Collected data entries:
**src/rtl/actc_defines.vh**
```
// Notes on behaviour
// - Audio rate = 2*busclk/(64*div), div 8..127
// - Odd audio divisor counts both clock edges
// - Line rate = 2*busclk/(64*div), div 16..127
// - Odd line divisor counts both clock edges
// - Control 13 bit 13 disables offset cancel
// - Input gain field steps 1.5 dB
// - Clip detect sets sticky clip flag
// - Rising voice clip edge raises interrupt when enabled
// - Falling voice clip edge raises interrupt when enabled
// - Attenuation 3 dB steps, analog then digital
// - Mute keeps speaker powered, signal off
// - Input and output paths enabled separately
// - Mic ground switch floats when input off
// - Loopback feeds output to input, mic ignored
// - Voiceband filter only while enable set
// - Line mute keeps driver on, no signal
// - Line loopback joins output to input
// - Converters tick at 64 times sample rate
`ifndef ACTC_DEFINES_VH
`define ACTC_DEFINES_VH

`define ACTC_ADDR_W        4
`define ACTC_DATA_W        16
// Register indices
`define ACTC_REG_VOICE_A   4'h0
`define ACTC_REG_VOICE_B   4'h1
`define ACTC_REG_LINE_A    4'h2
`define ACTC_REG_LINE_B    4'h3
`define ACTC_REG_IRQ_STAT  4'h4
`define ACTC_REG_CTRL13    4'hd
// Field positions
`define ACTC_DIV_LSB       0
`define ACTC_DIV_MSB       6
`define ACTC_GAIN_LSB      7
`define ACTC_GAIN_MSB      11
`define ACTC_ATT_LSB       0
`define ACTC_ATT_MSB       4
`define ACTC_VB_IN_EN      5
`define ACTC_VB_OUT_EN     6
`define ACTC_VB_LOOP       7
`define ACTC_VB_MUTE       8
`define ACTC_VB_RISE_IE    9
`define ACTC_VB_FALL_IE    10
`define ACTC_VB_CLIP       11
`define ACTC_LB_VBF_EN     0
`define ACTC_LB_MUTE       1
`define ACTC_LB_LOOP       2
`define ACTC_LB_CLIP       3
`define ACTC_LB_IN_EN      4
`define ACTC_LB_OUT_EN     5
`define ACTC_IS_RISE       0
`define ACTC_IS_FALL       1
`define ACTC_C13_OFS_DIS   13
// Reset values
`define ACTC_RST_DIV       7'h0c
`define ACTC_RST_LINE_DIV  7'h28
`define ACTC_RST_ZERO      16'h0000
// Timing
`define ACTC_OVERSAMPLE    6'h3f
`define ACTC_ATT_MAX       5'h17
`define ACTC_ATT_STEPS     5'h08

`endif

```
**src/rtl/actc_codec_ctrl.v**
```verilog
`timescale 1ns/1ps
`include "actc_defines.vh"

module actc_fifo #(
  parameter WIDTH = 16,
  parameter DEPTH = 16,
  parameter AW    = 4
) (
  input  wire             clk,
  input  wire             rst_n,
  input  wire [WIDTH-1:0] in_data,
  input  wire             in_valid,
  output wire             in_ready,
  output reg  [WIDTH-1:0] out_data,
  output wire             out_valid,
  input  wire             out_ready
);
  reg [WIDTH-1:0] mem [0:DEPTH-1];
  reg [AW:0]      wr_ptr_reg;
  reg [AW:0]      rd_ptr_reg;
  reg [AW:0]      count_reg;
  wire            push;
  wire            pop;
  assign in_ready  = (count_reg != DEPTH);
  assign out_valid = (count_reg != {(AW+1){1'b0}});
  assign push      = in_valid & in_ready;
  assign pop       = out_valid & out_ready;
  always @(posedge clk)
  begin
    if (push)
      mem[wr_ptr_reg[AW-1:0]] <= in_data;
  end
  always @*
  begin
    out_data = mem[rd_ptr_reg[AW-1:0]];
  end
  always @(posedge clk or negedge rst_n)
  begin
    if (!rst_n)
    begin
      wr_ptr_reg <= {(AW+1){1'b0}};
      rd_ptr_reg <= {(AW+1){1'b0}};
      count_reg  <= {(AW+1){1'b0}};
    end
    else
    begin
      if (push)
        wr_ptr_reg <= wr_ptr_reg + 1'b1;
      if (pop)
        rd_ptr_reg <= rd_ptr_reg + 1'b1;
      if (push & ~pop)
        count_reg <= count_reg + 1'b1;
      else if (pop & ~push)
        count_reg <= count_reg - 1'b1;
    end
  end
endmodule // actc_fifo
////////////////////////////////////////////////////////////////////////////
module actc_codec_ctrl #(
  parameter SAMPLE_W   = 16,
  parameter FIFO_DEPTH = 16,
  parameter FIFO_AW    = 4
) (
  input  wire                    clk,
  input  wire                    rst_b,
  input  wire [`ACTC_ADDR_W-1:0] reg_addr,
  input  wire [`ACTC_DATA_W-1:0] reg_wdata,
  input  wire                    reg_write,
  input  wire                    reg_read,
  output reg  [`ACTC_DATA_W-1:0] reg_rdata,
  input  wire                    serial_bus_clock,
  input  wire                    voice_clip_detect,
  input  wire                    line_clip_detect,
  input  wire [SAMPLE_W-1:0]     sample_in_data,
  input  wire                    sample_in_valid,
  output wire                    sample_in_ready,
  output wire [SAMPLE_W-1:0]     sample_out_data,
  output wire                    sample_out_valid,
  input  wire                    sample_out_ready,
  output reg                     voice_mod_tick,
  output reg                     voice_sample_tick,
  output reg                     line_mod_tick,
  output reg                     line_sample_tick,
  output reg                     interrupt_output_pin,
  output reg                     offset_cancel_enable,
  output reg  [4:0]              voice_gain_code,
  output reg  [2:0]              analog_atten_code,
  output reg  [1:0]              digital_atten_sel,
  output reg                     voice_input_enable,
  output reg                     voice_output_enable,
  output reg                     speaker_signal_enable,
  output reg                     voice_loop_select,
  output reg                     mic_input_select,
  output reg                     mic_ground_switch_out,
  output reg                     mic_ground_switch_oe_b,
  output reg  [4:0]              line_gain_code,
  output reg                     line_input_enable,
  output reg                     line_output_enable,
  output reg                     line_voiceband_filter_enable,
  output reg                     line_output_silence,
  output reg                     line_loop_select
);

  ////////////////////////////////////////////////////////////////////////
  // Reset release and input synchronisers
  reg [1:0] rst_sync_reg;
  wire      rst_n;
  reg [1:0] sclk_sync_reg;
  reg       sclk_last_reg;
  reg [1:0] vclip_sync_reg;
  reg       vclip_last_reg;
  reg [1:0] lclip_sync_reg;
  wire      sclk_rise;
  wire      sclk_fall;
  wire      vclip_rise;
  wire      vclip_fall;
  always @(posedge clk or negedge rst_b)
  begin
    if (!rst_b)
      rst_sync_reg <= 2'h0;
    else
      rst_sync_reg <= {rst_sync_reg[0], 1'b1};
  end
  assign rst_n = rst_sync_reg[1];
  always @(posedge clk or negedge rst_n)
  begin
    if (!rst_n)
    begin
      sclk_sync_reg  <= 2'h0;
      sclk_last_reg  <= 1'b0;
      vclip_sync_reg <= 2'h0;
      vclip_last_reg <= 1'b0;
      lclip_sync_reg <= 2'h0;
    end
    else
    begin
      sclk_sync_reg  <= {sclk_sync_reg[0], serial_bus_clock};
      sclk_last_reg  <= sclk_sync_reg[1];
      vclip_sync_reg <= {vclip_sync_reg[0], voice_clip_detect};
      vclip_last_reg <= vclip_sync_reg[1];
      lclip_sync_reg <= {lclip_sync_reg[0], line_clip_detect};
    end
  end
  assign sclk_rise  = sclk_sync_reg[1] & ~sclk_last_reg;
  assign sclk_fall  = ~sclk_sync_reg[1] & sclk_last_reg;
  assign vclip_rise = vclip_sync_reg[1] & ~vclip_last_reg;
  assign vclip_fall = ~vclip_sync_reg[1] & vclip_last_reg;
  ////////////////////////////////////////////////////////////////////////
  // Register file
  reg [`ACTC_DATA_W-1:0] voice_a_reg;
  reg [`ACTC_DATA_W-1:0] voice_b_reg;
  reg [`ACTC_DATA_W-1:0] line_a_reg;
  reg [`ACTC_DATA_W-1:0] line_b_reg;
  reg [`ACTC_DATA_W-1:0] ctrl13_reg;
  reg                    voice_clip_reg;
  reg                    line_clip_reg;
  reg                    irq_rise_reg;
  reg                    irq_fall_reg;
  wire                   wr_voice_b;
  wire                   wr_line_b;
  wire                   wr_irq;
  assign wr_voice_b = reg_write & (reg_addr == `ACTC_REG_VOICE_B);
  assign wr_line_b  = reg_write & (reg_addr == `ACTC_REG_LINE_B);
  assign wr_irq     = reg_write & (reg_addr == `ACTC_REG_IRQ_STAT);
  always @(posedge clk or negedge rst_n)
  begin
    if (!rst_n)
    begin
      voice_a_reg <= {9'h000, `ACTC_RST_DIV};
      voice_b_reg <= `ACTC_RST_ZERO;
      line_a_reg  <= {9'h000, `ACTC_RST_LINE_DIV};
      line_b_reg  <= `ACTC_RST_ZERO;
      ctrl13_reg  <= `ACTC_RST_ZERO;
    end
    else if (reg_write)
    begin
      case (reg_addr)
        `ACTC_REG_VOICE_A: voice_a_reg <= reg_wdata;
        `ACTC_REG_VOICE_B: voice_b_reg <= reg_wdata;
        `ACTC_REG_LINE_A:  line_a_reg  <= reg_wdata;
        `ACTC_REG_LINE_B:  line_b_reg  <= reg_wdata;
        `ACTC_REG_CTRL13:  ctrl13_reg  <= reg_wdata;
        default:           ctrl13_reg  <= ctrl13_reg;
      endcase
    end
  end
  // Sticky flags: write one clears, a new event wins over the clear
  always @(posedge clk or negedge rst_n)
  begin
    if (!rst_n)
    begin
      voice_clip_reg <= 1'b0;
      line_clip_reg  <= 1'b0;
      irq_rise_reg   <= 1'b0;
      irq_fall_reg   <= 1'b0;
    end
    else
    begin
      if (vclip_sync_reg[1])
        voice_clip_reg <= 1'b1;
      else if (wr_voice_b & reg_wdata[`ACTC_VB_CLIP])
        voice_clip_reg <= 1'b0;
      if (lclip_sync_reg[1])
        line_clip_reg <= 1'b1;
      else if (wr_line_b & reg_wdata[`ACTC_LB_CLIP])
        line_clip_reg <= 1'b0;
      if (vclip_rise & voice_b_reg[`ACTC_VB_RISE_IE])
        irq_rise_reg <= 1'b1;
      else if (wr_irq & reg_wdata[`ACTC_IS_RISE])
        irq_rise_reg <= 1'b0;
      if (vclip_fall & voice_b_reg[`ACTC_VB_FALL_IE])
        irq_fall_reg <= 1'b1;
      else if (wr_irq & reg_wdata[`ACTC_IS_FALL])
        irq_fall_reg <= 1'b0;
    end
  end
  always @(posedge clk or negedge rst_n)
  begin
    if (!rst_n)
      reg_rdata <= `ACTC_RST_ZERO;
    else if (reg_read)
    begin
      case (reg_addr)
        `ACTC_REG_VOICE_A:  reg_rdata <= voice_a_reg;
        `ACTC_REG_VOICE_B:  reg_rdata <= {voice_b_reg[15:12], voice_clip_reg,
                                          voice_b_reg[10:0]};
        `ACTC_REG_LINE_A:   reg_rdata <= line_a_reg;
        `ACTC_REG_LINE_B:   reg_rdata <= {line_b_reg[15:4], line_clip_reg,
                                          line_b_reg[2:0]};
        `ACTC_REG_IRQ_STAT: reg_rdata <= {14'h0, irq_fall_reg,
                                          irq_rise_reg};
        `ACTC_REG_CTRL13:   reg_rdata <= ctrl13_reg;
        default:            reg_rdata <= `ACTC_RST_ZERO;
      endcase
    end
    else
      reg_rdata <= `ACTC_RST_ZERO;
  end
  ////////////////////////////////////////////////////////////////////////
  // Sample rate generators, index 0 voice, index 1 line
  wire [13:0] div_pair;
  wire [1:0]  mod_tick;
  wire [1:0]  smp_tick;
  assign div_pair = {line_a_reg[`ACTC_DIV_MSB:`ACTC_DIV_LSB],
                     voice_a_reg[`ACTC_DIV_MSB:`ACTC_DIV_LSB]};
  genvar gi;
  generate
    for (gi = 0; gi < 2; gi = gi + 1)
    begin : rate_gen
      reg  [6:0] edge_cnt_reg;
      reg  [5:0] phase_reg;
      reg        mod_reg;
      reg        smp_reg;
      wire [6:0] dv;
      wire       step;
      wire [6:0] lim;
      assign dv   = div_pair[gi*7+6:gi*7];
      assign step = dv[0] ? (sclk_rise | sclk_fall) : sclk_rise;
      assign lim  = dv[0] ? dv : {1'b0, dv[6:1]};
      always @(posedge clk or negedge rst_n)
      begin
        if (!rst_n)
        begin
          edge_cnt_reg <= 7'h00;
          phase_reg    <= 6'h00;
          mod_reg      <= 1'b0;
          smp_reg      <= 1'b0;
        end
        else
        begin
          mod_reg <= 1'b0;
          smp_reg <= 1'b0;
          if (step)
          begin
            if (edge_cnt_reg >= lim - 7'h01)
            begin
              edge_cnt_reg <= 7'h00;
              mod_reg      <= 1'b1;
              phase_reg    <= phase_reg + 6'h01;
              if (phase_reg == `ACTC_OVERSAMPLE)
                smp_reg <= 1'b1;
            end
            else
              edge_cnt_reg <= edge_cnt_reg + 7'h01;
          end
        end
      end

      assign mod_tick[gi] = mod_reg;
      assign smp_tick[gi] = smp_reg;
    end
  endgenerate

  ////////////////////////////////////////////////////////////////////////
  // Sample buffer toward the serial bus
  actc_fifo #(
    .WIDTH (SAMPLE_W),
    .DEPTH (FIFO_DEPTH),
    .AW    (FIFO_AW)
  ) u_fifo (
    .clk       (clk),
    .rst_n     (rst_n),
    .in_data   (sample_in_data),
    .in_valid  (sample_in_valid),
    .in_ready  (sample_in_ready),
    .out_data  (sample_out_data),
    .out_valid (sample_out_valid),
    .out_ready (sample_out_ready)
  );

  ////////////////////////////////////////////////////////////////////////
  // Analog and filter controls
  wire [4:0] att_clamped;

  assign att_clamped = (voice_b_reg[`ACTC_ATT_MSB:`ACTC_ATT_LSB] >
                        `ACTC_ATT_MAX) ? `ACTC_ATT_MAX :
                       voice_b_reg[`ACTC_ATT_MSB:`ACTC_ATT_LSB];

  always @(posedge clk or negedge rst_n)
  begin
    if (!rst_n)
    begin
      voice_mod_tick               <= 1'b0;
      voice_sample_tick            <= 1'b0;
      line_mod_tick                <= 1'b0;
      line_sample_tick             <= 1'b0;
      interrupt_output_pin         <= 1'b0;
      offset_cancel_enable         <= 1'b1;
      voice_gain_code              <= 5'h00;
      analog_atten_code            <= 3'h0;
      digital_atten_sel            <= 2'h0;
      voice_input_enable           <= 1'b0;
      voice_output_enable          <= 1'b0;
      speaker_signal_enable        <= 1'b0;
      voice_loop_select            <= 1'b0;
      mic_input_select             <= 1'b1;
      mic_ground_switch_out        <= 1'b0;
      mic_ground_switch_oe_b       <= 1'b1;
      line_gain_code               <= 5'h00;
      line_input_enable            <= 1'b0;
      line_output_enable           <= 1'b0;
      line_voiceband_filter_enable <= 1'b0;
      line_output_silence          <= 1'b0;
      line_loop_select             <= 1'b0;
    end
    else
    begin
      voice_mod_tick       <= mod_tick[0];
      voice_sample_tick    <= smp_tick[0];
      line_mod_tick        <= mod_tick[1];
      line_sample_tick     <= smp_tick[1];
      interrupt_output_pin <= irq_rise_reg | irq_fall_reg;
      offset_cancel_enable <= ~ctrl13_reg[`ACTC_C13_OFS_DIS];
      // gain code in 1.5 dB steps
      voice_gain_code      <= voice_a_reg[`ACTC_GAIN_MSB:`ACTC_GAIN_LSB];
      // analog 0..21 dB, digital 24/48 dB
      analog_atten_code    <= att_clamped[2:0];
      digital_atten_sel    <= att_clamped[4:3];
      voice_input_enable   <= voice_b_reg[`ACTC_VB_IN_EN];
      voice_output_enable  <= voice_b_reg[`ACTC_VB_OUT_EN];
      speaker_signal_enable <= voice_b_reg[`ACTC_VB_OUT_EN] &
                               ~voice_b_reg[`ACTC_VB_MUTE];
      voice_loop_select    <= voice_b_reg[`ACTC_VB_LOOP];
      mic_input_select     <= ~voice_b_reg[`ACTC_VB_LOOP];
      // mic ground floats when input off
      mic_ground_switch_out  <= 1'b0;
      mic_ground_switch_oe_b <= ~voice_b_reg[`ACTC_VB_IN_EN];
      line_gain_code       <= line_a_reg[`ACTC_GAIN_MSB:`ACTC_GAIN_LSB];
      line_input_enable    <= line_b_reg[`ACTC_LB_IN_EN];
      line_output_enable   <= line_b_reg[`ACTC_LB_OUT_EN];
      line_voiceband_filter_enable <= line_b_reg[`ACTC_LB_VBF_EN];
      line_output_silence  <= line_b_reg[`ACTC_LB_MUTE];
      line_loop_select     <= line_b_reg[`ACTC_LB_LOOP];
    end
  end

endmodule // actc_codec_ctrl

```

About this exercise: Which lines of the data include the word "WIDTH"? Copy each one.

Task answer:
  parameter WIDTH = 16,
  input  wire [WIDTH-1:0] in_data,
  output reg  [WIDTH-1:0] out_data,
  reg [WIDTH-1:0] mem [0:DEPTH-1];
    .WIDTH (SAMPLE_W),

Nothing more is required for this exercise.